Machine learning in GI endoscopy: practical guidance in how to interpret a novel field
Fons van der Sommen, Jeroen de Groof, Maarten R. Struyvenberg, Joost van der Putten, Tim Boers, Kiki Fockens, Erik J. Schoon, Wouter L. Curvers, Peter de With, Yuichi Mori, Michael F. Byrne, Jacques Bergman
Abstract
There has been a vast increase in GI literature focused on the use of machine learning in endoscopy. The relative novelty of this field poses a challenge for reviewers and readers of GI journals. To appreciate scientific quality and novelty of machine learning studies, understanding of the technical basis and commonly used techniques is required.

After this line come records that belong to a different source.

==> inputs of build 56 <==
==> flow/design.v <==
module multiplier #(parameter width_p="inv")
  ( input      [width_p-1:0] a_i
  , input      [width_p-1:0] b_i
  , output [(2*width_p)-1:0] c_o
  );
  assign c_o = a_i * b_i;
endmodule
module chip_top
  ( input          clk_i
  , input          reset_i
  , input          v_i
  , input  [31:0]  a_i
  , input  [31:0]  b_i
  , output         v_o
  , output [63:0]  c_o
  );
  reg        v_r, v_o_r;
  reg [31:0] a_r, b_r;
  reg [63:0] c_r;
  wire [63:0] c_n;
  multiplier #(.width_p(32)) MULT
    (.a_i(a_r)
    ,.b_i(b_r)
    ,.c_o(c_n)
    );
  always @(posedge clk_i) begin
    if (reset_i) begin
      v_r   <= 1'b0;
      v_o_r <= 1'b0;
    end else begin
      v_r   <= v_i;
      v_o_r <= v_r;
    end
    a_r <= a_i;
    b_r <= b_i;
    c_r <= c_n;
  end
  assign v_o = v_o_r;
  assign c_o = c_r;
endmodule
== v12 ==
==> flow/design.v (excerpt) <==
module sig_altmult_add
(
	input signed [15:0] dataa, datab, datac, datad,
	input 		clock, aclr,
	output reg 	[32:0] result
);
	reg signed	[15:0] dataa_reg, datab_reg, datac_reg, datad_reg;
	reg signed	[31:0] mult0_result, mult1_result;
	always @ (posedge clock or posedge aclr) begin
    	if (aclr) begin
			dataa_reg <= {16{1'b0}};
			datab_reg <= {16{1'b0}};
			datac_reg <= {16{1'b0}};
			datad_reg <= {16{1'b0}};
			mult0_result <= {32{1'b0}};
			mult1_result <= {32{1'b0}};
			result <= {33{1'b0}};
		end
		else begin
			dataa_reg <= dataa;
			datab_reg <= datab;
			datac_reg <= datac;
			datad_reg <= datad;
			mult0_result <= dataa_reg * datab_reg;
			mult1_result <= datac_reg * datad_reg;
			result <= mult0_result + mult1_result;
		end
	end
endmodule
export LEC_CHECK = 0
export ABC_AREA = 1
export CAP_MARGIN = 10
export CELL_PAD_IN_SITES_DETAIL_PLACEMENT = 0
export CORE_MARGIN = 2
export CORE_UTILIZATION = 19
export CTS_CLUSTER_DIAMETER = 266
export CTS_CLUSTER_SIZE = 98
export GPL_ROUTABILITY_DRIVEN = 0
export MAX_ROUTING_LAYER = met5
export MIN_ROUTING_LAYER = met1
export PLACE_DENSITY_LB_ADDON = 0.3
export SETUP_SLACK_MARGIN = -0.52
export SLEW_MARGIN = 20
export TNS_END_PERCENT = 10
create_clock -name core_clock -period 5.24 [get_ports {clock}]
run.sh (not shown) runs the stock make flow with config.mk's settings and CLKGATE_MAP_FILE=.
Complete run, failing final checks: v12, reason negative setup slack.
Input-level comparison between v50 and v12:
- setting CORE_ASPECT_RATIO to 0.5 for the first time
- changing CTS_CLUSTER_SIZE from 98 to 100
- setting PLACE_DENSITY to 0.44 for the first time
- removing PLACE_DENSITY_LB_ADDON (formerly 0.3)
- changing CORE_UTILIZATION from 19 to 63
## What came out
In v50 the implementation ran to completion but is not tape-out ready, as the final checks report negative setup slack. Compared with v12, v50 shows count of non-filler cells in the finished layout that has gone down by more than 10%. Number of fill cells down 12,700 in v50 wrt v12. Looking at launch point of the worst path, the datab_reg[4] result is from v50; the dataa_reg[12] one comes from v12. Diff v12 -> v50: routed wire length decreased 9.6%; core occupancy in the finished layout increased 50 points; largest stage delay on the critical path increased 0.03 ns; routing usage on met1 increased 30 points.
Input changes introduced in v44 (baseline for comparison: v50):
- CORE_ASPECT_RATIO removed (was 0.5)
- GPL_TIMING_DRIVEN newly set to 0
- CELL_PAD_IN_SITES_GLOBAL_PLACEMENT newly set to 3
- GPL_ROUTABILITY_DRIVEN changed from 0 to 1
- CTS_CLUSTER_DIAMETER changed from 266 to 46
- CTS_CLUSTER_SIZE removed (was 100)
- SETUP_SLACK_MARGIN changed from -0.52 to 0.72
- MIN_ROUTING_LAYER changed from met1 to met2
- CELL_PAD_IN_SITES_DETAIL_PLACEMENT changed from 0 to 2
- MAX_ROUTING_LAYER changed from met5 to met4
- ABC_AREA removed (was 1)
- CORE_UTILIZATION changed from 63 to 47
- HOLD_SLACK_MARGIN newly set to 0.15
- PLACE_DENSITY removed (was 0.44)
- TNS_END_PERCENT removed (was 10)
- CORE_MARGIN changed from 2 to 5
## What came out
v44 did not finish; the tool stopped in clock tree synthesis (4_1_cts) with error DPL-0033. Going from v50 to v44, area of the mapped netlist shrinks by 9.3%. Looking at share of synthesized area spent on multiplexers, v44 sits 0.20 points above v50. v44 against v50: number of synthesized flops with an enable pin has remained practically unchanged, area of the die increased by 27% relative to the old numbers. Number of library cell types mapped by synthesis went up by more than 100% going from v50 to v44. Instance count after placement with tap cells included, v44 and v50, lower one = v44.
Relative to v44, the following input files were edited for v26:
- removing GPL_TIMING_DRIVEN (formerly 0)
- setting CTS_CLUSTER_SIZE to 100 for the first time
- changing CORE_MARGIN from 5 to 2
- setting TNS_END_PERCENT to 10 for the first time
- changing CTS_CLUSTER_DIAMETER from 46 to 266
- changing MAX_ROUTING_LAYER from met4 to met5
- changing SETUP_SLACK_MARGIN from 0.72 to -0.52
- changing CELL_PAD_IN_SITES_DETAIL_PLACEMENT from 2 to 0
- setting PLACE_DENSITY_LB_ADDON to 0.3 for the first time
- changing CORE_UTILIZATION from 47 to 67
- removing CELL_PAD_IN_SITES_GLOBAL_PLACEMENT (formerly 3)
- changing MIN_ROUTING_LAYER from met2 to met1
- changing HOLD_SLACK_MARGIN from 0.15 to 0.28
- setting ABC_AREA to 1 for the first time
- changing GPL_ROUTABILITY_DRIVEN from 1 to 0
### Flow results
What the final checks of v26 revealed, after a flow that finished every stage, was a layout that fails on negative setup slack. Per the comparison of v26 with v44, worst setup slack before clock tree synthesis rose 1.61 ns, multiplexer area fraction after synthesis went down 0.20 points, summed instance area of the synthesized netlist saw an increase. Measured against v26, the synthesized cell count of v44 comes out at 0.72 times the reference value. Compared v26 vs v44, and die area is down in v26.

========
== run A ==
The RTL this note starts from:
==> flow/design.v <==
module sig_altmult_add
(
	input signed [15:0] dataa, datab, datac, datad,
	input 		clock, aclr,
	output reg 	[32:0] result
);
	reg signed	[15:0] dataa_reg, datab_reg, datac_reg, datad_reg;
	reg signed	[31:0] mult0_result, mult1_result;
	always @ (posedge clock or posedge aclr) begin
    	if (aclr) begin
			dataa_reg <= {16{1'b0}};
			datab_reg <= {16{1'b0}};
			datac_reg <= {16{1'b0}};
			datad_reg <= {16{1'b0}};
			mult0_result <= {32{1'b0}};
			mult1_result <= {32{1'b0}};
			result <= {33{1'b0}};
		end
		else begin
			dataa_reg <= dataa;
			datab_reg <= datab;
			datac_reg <= datac;
			datad_reg <= datad;
			mult0_result <= dataa_reg * datab_reg;
			mult1_result <= datac_reg * datad_reg;
			result <= mult0_result + mult1_result;
		end
	end
endmodule
export LEC_CHECK = 0
export ABC_AREA = 1
export CAP_MARGIN = 20
export CORE_MARGIN = 2
export CORE_UTILIZATION = 72
export CTS_CLUSTER_DIAMETER = 198
export CTS_CLUSTER_SIZE = 47
export PLACE_DENSITY_LB_ADDON = 0.01
export SETUP_SLACK_MARGIN = 0.51
export SLEW_MARGIN = 20
create_clock -name core_clock -period 4.75 [get_ports {clock}]
Run A terminated abnormally: global routing reported GRT-0116.
The following lists how run B was set up differently from run A:
Settings: PLACE_DENSITY_LB_ADDON removed (was 0.01); ABC_AREA removed (was 1); SETUP_SLACK_MARGIN removed (was 0.51); CTS_CLUSTER_DIAMETER removed (was 198); CTS_CLUSTER_SIZE removed (was 47); CORE_UTILIZATION changed from 72 to 20; the clock period (ns, I/O delays scaled along) changed from 4.75 to 10.2.
==> comparison <==
Taking run A as the reference point, the floorplan-stage core utilization of run B falls by 53 points.
In summary, run B completed successfully, with a layout that passed the timing, DRC and antenna checks.
Of run A and run B, the run reporting the lower synthesized area was run B.
Taking run A as the reference, in run B count of cells resized by post-cts repair went down, yosys stat chip area decreased 9.3%.
Against run A, run B comes in about 28% lower on synthesized cell count.
Edits applied to the flow inputs when going from run B to run C:
Settings: CORE_UTILIZATION changed from 20 to 72; PLACE_DENSITY_LB_ADDON newly set to 0.01; the clock period (ns, I/O delays scaled along) changed from 10.2 to 5.92.
Results
- Relative to run B, number of detailed-route iterations in the first pass increased by 4 in run C.
- First-pass GRT wire length delta for run C relative to run B: about 1.2% lower
- Compared with run B, run C shows overall chip area that has gone down by more than half.
- Across both runs, non-clock buffer count was higher for run C than for run B.
- The flow for run C finished, though final verification flagged negative setup slack.
- Run B closes out successfully: all stages finished, all timing, DRC and antenna checks passed.
- Going from run B to run C, total number of vias saw an increase; critical path depth grew by 1.
- Worst-case clock skew delta for run C relative to run B: 0.013 ns lower
- Re arrival time reported for the critical path endpoint: run C and run B aren't equal, and the higher value belongs to run B.
- Compared to run B, run C has area overhead of the layout relative to synthesis 4.6 points higher.
For run D, these inputs were changed with respect to run C:
Settings: PLACE_DENSITY_LB_ADDON removed (was 0.01); CORE_UTILIZATION changed from 72 to 40; the clock period (ns, I/O delays scaled along) changed from 5.92 to 7.0.
==> comparison <==
- Run D: PASS, flow complete, no timing, DRC or antenna violations
- Sequential share of layout area: higher on run D
- Run D vs. run C: final hold slack increased by 0.0052 ns relative to the old numbers, logic depth of the worst setup path including buffers increased by about 5% relative to the old numbers, overall track demand over capacity in global routing now smaller, via count now sits lower, wire length went down about 8%.
- Relative to run C, maximum number of pins on one net before global-route repair decreased by 15% in run D.
- Global-route wire length before repair, run D vs run C: down slightly
`config.mk`:
```
export PLATFORM = sky130hd
export DESIGN_NAME = pixel_generation
export DESIGN_NICKNAME = pixel_generation
export VERILOG_FILES = /design/flow/design.v
export SDC_FILE = /design/flow/constraint.sdc
export NUM_CORES = 4
export LEC_CHECK = 0
export CAP_MARGIN = 0
export CORE_MARGIN = 2
export CORE_UTILIZATION = 72
export CTS_CLUSTER_SIZE = 37
export PLACE_DENSITY_LB_ADDON = 0.0
export SETUP_SLACK_MARGIN = 0.48
export SLEW_MARGIN = 20
export TNS_END_PERCENT = 5
```
`constraint.sdc`:
```
create_clock -name core_clock -period 5.57 [get_ports {clk}]
set_input_delay 1.1140 -clock core_clock [delete_from_list [all_inputs] [get_ports {clk}]]
set_output_delay 1.1140 -clock core_clock [all_outputs]
set_load 0.01 [all_outputs]
```
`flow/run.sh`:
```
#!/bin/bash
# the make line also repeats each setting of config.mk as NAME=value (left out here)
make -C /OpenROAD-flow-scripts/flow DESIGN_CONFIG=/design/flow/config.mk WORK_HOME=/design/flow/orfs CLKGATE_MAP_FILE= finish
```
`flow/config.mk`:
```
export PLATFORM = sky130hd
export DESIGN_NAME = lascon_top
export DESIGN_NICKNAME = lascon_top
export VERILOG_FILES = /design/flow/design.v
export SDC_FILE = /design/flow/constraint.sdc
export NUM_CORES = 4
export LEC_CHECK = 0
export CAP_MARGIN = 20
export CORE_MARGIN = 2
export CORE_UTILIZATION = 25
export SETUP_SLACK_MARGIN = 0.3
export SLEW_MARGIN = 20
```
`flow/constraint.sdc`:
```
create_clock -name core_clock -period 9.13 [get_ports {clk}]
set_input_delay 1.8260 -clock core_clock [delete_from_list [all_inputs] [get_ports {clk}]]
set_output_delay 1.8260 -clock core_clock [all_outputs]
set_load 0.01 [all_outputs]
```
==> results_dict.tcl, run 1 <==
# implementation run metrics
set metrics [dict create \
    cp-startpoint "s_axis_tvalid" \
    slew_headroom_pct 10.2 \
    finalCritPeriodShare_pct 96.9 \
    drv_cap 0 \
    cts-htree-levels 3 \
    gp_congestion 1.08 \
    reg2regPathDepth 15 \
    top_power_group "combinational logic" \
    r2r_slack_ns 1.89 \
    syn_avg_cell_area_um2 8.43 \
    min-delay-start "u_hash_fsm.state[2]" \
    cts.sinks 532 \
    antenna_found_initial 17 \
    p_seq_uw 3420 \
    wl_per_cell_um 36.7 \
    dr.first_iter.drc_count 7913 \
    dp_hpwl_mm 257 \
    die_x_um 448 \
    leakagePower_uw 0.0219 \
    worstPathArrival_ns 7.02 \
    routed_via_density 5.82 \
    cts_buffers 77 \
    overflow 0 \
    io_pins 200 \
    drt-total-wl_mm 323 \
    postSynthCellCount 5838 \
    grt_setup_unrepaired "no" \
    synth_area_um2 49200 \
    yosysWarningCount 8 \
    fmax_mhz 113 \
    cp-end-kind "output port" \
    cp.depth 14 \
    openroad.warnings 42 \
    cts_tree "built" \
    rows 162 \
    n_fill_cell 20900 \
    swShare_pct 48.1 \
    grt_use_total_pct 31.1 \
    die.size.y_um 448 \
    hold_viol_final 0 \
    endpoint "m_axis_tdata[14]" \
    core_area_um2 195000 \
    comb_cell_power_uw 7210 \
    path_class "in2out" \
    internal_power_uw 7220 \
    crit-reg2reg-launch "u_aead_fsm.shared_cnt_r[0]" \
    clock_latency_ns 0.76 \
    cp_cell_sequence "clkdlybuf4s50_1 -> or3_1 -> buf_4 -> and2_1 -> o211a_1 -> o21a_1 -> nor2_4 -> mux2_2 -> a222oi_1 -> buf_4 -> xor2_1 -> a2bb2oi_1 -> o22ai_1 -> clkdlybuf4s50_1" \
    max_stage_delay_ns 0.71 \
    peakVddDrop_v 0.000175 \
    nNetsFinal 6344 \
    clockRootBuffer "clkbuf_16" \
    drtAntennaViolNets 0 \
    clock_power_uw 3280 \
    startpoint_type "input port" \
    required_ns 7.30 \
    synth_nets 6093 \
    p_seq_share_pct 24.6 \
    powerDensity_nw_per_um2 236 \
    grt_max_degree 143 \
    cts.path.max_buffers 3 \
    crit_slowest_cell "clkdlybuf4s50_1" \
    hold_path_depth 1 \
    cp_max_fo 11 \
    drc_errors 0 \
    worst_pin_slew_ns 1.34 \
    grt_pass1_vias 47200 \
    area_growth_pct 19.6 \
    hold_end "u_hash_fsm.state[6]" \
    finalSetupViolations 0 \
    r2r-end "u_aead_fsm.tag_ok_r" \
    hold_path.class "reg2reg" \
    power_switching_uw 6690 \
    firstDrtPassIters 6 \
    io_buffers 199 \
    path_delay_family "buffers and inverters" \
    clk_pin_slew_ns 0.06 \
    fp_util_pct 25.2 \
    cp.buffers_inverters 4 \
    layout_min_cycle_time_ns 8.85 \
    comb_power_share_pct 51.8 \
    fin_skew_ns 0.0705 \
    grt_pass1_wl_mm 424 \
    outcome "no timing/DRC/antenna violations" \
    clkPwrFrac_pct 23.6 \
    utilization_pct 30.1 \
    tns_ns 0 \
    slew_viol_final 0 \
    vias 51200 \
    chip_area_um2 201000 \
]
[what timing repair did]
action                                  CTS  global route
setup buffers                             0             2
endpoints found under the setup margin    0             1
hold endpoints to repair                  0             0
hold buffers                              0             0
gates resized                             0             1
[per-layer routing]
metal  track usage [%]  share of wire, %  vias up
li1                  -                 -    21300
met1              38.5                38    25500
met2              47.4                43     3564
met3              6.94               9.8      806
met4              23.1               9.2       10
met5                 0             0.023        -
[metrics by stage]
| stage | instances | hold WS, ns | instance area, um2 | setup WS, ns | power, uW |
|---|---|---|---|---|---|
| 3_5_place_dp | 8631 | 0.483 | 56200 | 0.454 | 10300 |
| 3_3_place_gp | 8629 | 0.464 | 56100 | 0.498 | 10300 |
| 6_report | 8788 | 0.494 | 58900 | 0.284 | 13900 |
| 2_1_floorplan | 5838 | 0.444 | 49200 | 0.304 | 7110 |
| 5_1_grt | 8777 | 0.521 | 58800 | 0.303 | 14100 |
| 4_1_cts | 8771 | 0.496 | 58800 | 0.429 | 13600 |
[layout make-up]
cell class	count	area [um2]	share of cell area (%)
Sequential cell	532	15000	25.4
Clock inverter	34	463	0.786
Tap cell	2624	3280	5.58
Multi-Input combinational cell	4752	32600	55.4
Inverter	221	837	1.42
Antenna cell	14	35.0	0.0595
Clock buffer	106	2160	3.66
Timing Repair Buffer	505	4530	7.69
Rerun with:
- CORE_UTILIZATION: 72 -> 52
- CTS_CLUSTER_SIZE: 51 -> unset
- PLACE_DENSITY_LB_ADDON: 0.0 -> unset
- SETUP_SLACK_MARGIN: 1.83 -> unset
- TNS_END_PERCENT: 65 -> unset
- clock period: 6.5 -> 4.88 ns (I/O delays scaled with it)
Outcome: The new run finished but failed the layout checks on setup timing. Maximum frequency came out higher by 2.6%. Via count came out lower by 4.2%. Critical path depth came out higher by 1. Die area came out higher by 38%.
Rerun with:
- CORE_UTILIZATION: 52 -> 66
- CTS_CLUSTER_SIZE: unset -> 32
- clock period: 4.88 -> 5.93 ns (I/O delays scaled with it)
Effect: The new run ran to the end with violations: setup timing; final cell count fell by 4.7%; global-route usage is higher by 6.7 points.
==> exp/cedar: inputs <==
==> flow/design.v (excerpt) <==
module calc_didactic(
        clk,
        rst,
        mem_addr,
        mem_we,
        mem_wdata,
        mem_rdata
    );
export LEC_CHECK = 0
export ABC_AREA = 0
export CAP_MARGIN = 20
export CELL_PAD_IN_SITES_DETAIL_PLACEMENT = 2
export CORE_MARGIN = 2
export CORE_UTILIZATION = 61
export MIN_ROUTING_LAYER = met2
export PLACE_DENSITY_LB_ADDON = 0.13
export SLEW_MARGIN = 20
create_clock -name core_clock -period 8.82 [get_ports {clk}]
run.sh (not shown) runs the stock make flow with config.mk's settings and CLKGATE_MAP_FILE=.
==> exp/raven (differences from exp/cedar) <==
- ABC_AREA: 0 -> 1
- CELL_PAD_IN_SITES_DETAIL_PLACEMENT: 2 -> default
- CORE_UTILIZATION: 61 -> 72
- CTS_CLUSTER_DIAMETER: default -> 49
- CTS_CLUSTER_SIZE: default -> 36
- MIN_ROUTING_LAYER: met2 -> default
- PLACE_DENSITY: default -> 0.84
- PLACE_DENSITY_LB_ADDON: 0.13 -> default
- SETUP_SLACK_MARGIN: default -> -0.33
==> flow/constraint.sdc (replaced) <==
create_clock -name core_clock -period 5.5 [get_ports {clk}]
set_input_delay 1.1000 -clock core_clock [delete_from_list [all_inputs] [get_ports {clk}]]
set_output_delay 1.1000 -clock core_clock [all_outputs]
set_load 0.01 [all_outputs]
==> results <==
quantity                                                                                                 exp/raven                  exp/cedar
Portion of the post-synthesis area used by sequential elements                                              37.27%                     37.60%
Number of different library cells in the post-synthesis netlist                                                 68                        115
Die Ht                                                                                                    155.9 um                   168.4 um
Area of the chip                                                                                      0.02432 mm^2               0.02835 mm^2
Basic Gates by Area                                                                                         27.59%                     20.48%
Post-synthesis share of cell area spent on full adders, half adders and majority gates                      7.948%                     8.018%
Chip area estimate from yosys synthesis                                                               0.01662 mm^2               0.01648 mm^2
Placement row count                                                                                             55                         60
Post-synthesis instance total                                                                                 2243                       1833
Combined area of all synthesized cells                                                                0.01662 mm^2               0.01648 mm^2
Mux share of post-synthesis cell area                                                                           0%                     3.311%
Cell type with the highest aggregate area in the netlist                                 sky130_fd_sc_hd__edfxtp_1  sky130_fd_sc_hd__edfxtp_1
Die Width                                                                                                 155.9 um                   168.4 um
Routability Congestion                                                                                       1.151                      1.134
Complex-gate fraction of the synthesized area                                                               15.97%                     22.46%
Area of the core                                                                                      0.02264 mm^2               0.02673 mm^2
Per-instance average area after synthesis                                                               7.411 um^2                 8.990 um^2
XOR/XNOR share of the synthesized area                                                                     0.9484%                     2.384%
Share of the synthesized area in the top cell type                                                          25.47%                     25.69%
Total cells reported by yosys after synthesis                                                                 2243                       1833
Floorplan Utilization                                                                                       73.42%                     61.66%
Total nets after synthesis                                                                                    2363                       1953
Outcome                                                                                 complete, but fails checks             did not finish
Stage where the flow stopped                                                                                     -         detailed placement
Layout check failures                                                                                 setup timing                          -


==> run B <==
Starting RTL as in the previous note.
## calc_didactic
module calc_didactic(
        clk,
        rst,
        mem_addr,
        mem_we,
        mem_wdata,
        mem_rdata
    );
make LEC_CHECK=0 CAP_MARGIN=10 CORE_MARGIN=2 CORE_UTILIZATION=72 HOLD_SLACK_MARGIN=-0.05 SETUP_SLACK_MARGIN=0.96 SLEW_MARGIN=20 finish   # period 7.97 ns
==> run M (differences from run B) <==
Settings changed: ABC_AREA from default to 1, CAP_MARGIN 10 to 20, CORE_UTILIZATION 72 to 70, CTS_CLUSTER_DIAMETER from default to 49, HOLD_SLACK_MARGIN -0.05 to default, PLACE_DENSITY from default to 0.84, SETUP_SLACK_MARGIN 0.96 to default.
==> flow/constraint.sdc (replaced) <==
create_clock -name core_clock -period 5.94 [get_ports {clk}]
set_input_delay 1.1880 -clock core_clock [delete_from_list [all_inputs] [get_ports {clk}]]
set_output_delay 1.1880 -clock core_clock [all_outputs]
set_load 0.01 [all_outputs]
==> run G (differences from run B) <==
Settings changed: CAP_MARGIN 10 to 20, CORE_MARGIN 2 to 5, CORE_UTILIZATION 72 to 40, CTS_CLUSTER_SIZE from default to 15, HOLD_SLACK_MARGIN -0.05 to default, SETUP_SLACK_MARGIN 0.96 to default.
==> flow/constraint.sdc (replaced) <==
create_clock -name core_clock -period 10.0 [get_ports {clk}]
set_input_delay 2.0000 -clock core_clock [delete_from_list [all_inputs] [get_ports {clk}]]
set_output_delay 2.0000 -clock core_clock [all_outputs]
set_load 0.01 [all_outputs]
==> results <==
metric                                                                                        run B                 run M             run G
Unique masters post-synth                                                                       115                    68               115
Post-synthesis chip area from yosys                                                       16500 µm²             16600 µm²         16500 µm²
Status                                                                               did not finish       failed layout checks    finished clean
Stage where the flow stopped                                               global routing (5_1_grt)                     -                 -
Layout check failures                                                                             -  negative setup slack                 -
Critical Path Start                                                                               -           uc.state[8]       uc.state[6]
Count of endpoints failing setup in the final report                                              -                     2                 0
Worst Setup Path Type                                                                             -               reg2out           reg2out
Fill cell total of the finished layout                                                            -                  1370              3911
Final core occ                                                                                    -                 83.6%             45.3%
Register cell area after layout                                                                   -              6220 µm²          6200 µm²
CP Depth                                                                                          -                    25                20
Group with the largest share of power                                                             -      sequential cells  sequential cells
Number of search-and-repair iterations in the first detailed-routing pass                         -                    17                 6
Peak supply drop                                                                                  -                263 µV            158 µV
Drt first-iter violations                                                                         -                  3350              1465
Overall die width                                                                            155 µm                158 µm            213 µm
Number of core rows                                                                              55                    56                74
Sequential share of power                                                                         -                 48.0%             46.3%
Seq Cell Count                                                                                    -                   239               239
Power figures rest on the tool's default switching activity, not on a simulated workload.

Clinicians often lack this technical background, while machine learning experts may be unfamiliar with clinical relevance and implications for daily practice. Therefore, there is an increasing need for a multidisciplinary, international evaluation on how to perform high-quality machine learning research in endoscopy. This review aims to provide guidance for readers and reviewers of peer-reviewed GI journals to allow critical appraisal of the most relevant quality requirements of machine learning studies. The paper provides an overview of common trends and their potential pitfalls and proposes comprehensive quality requirements in six overarching themes: terminology, data, algorithm description, experimental setup, interpretation of results and machine learning in clinical practice.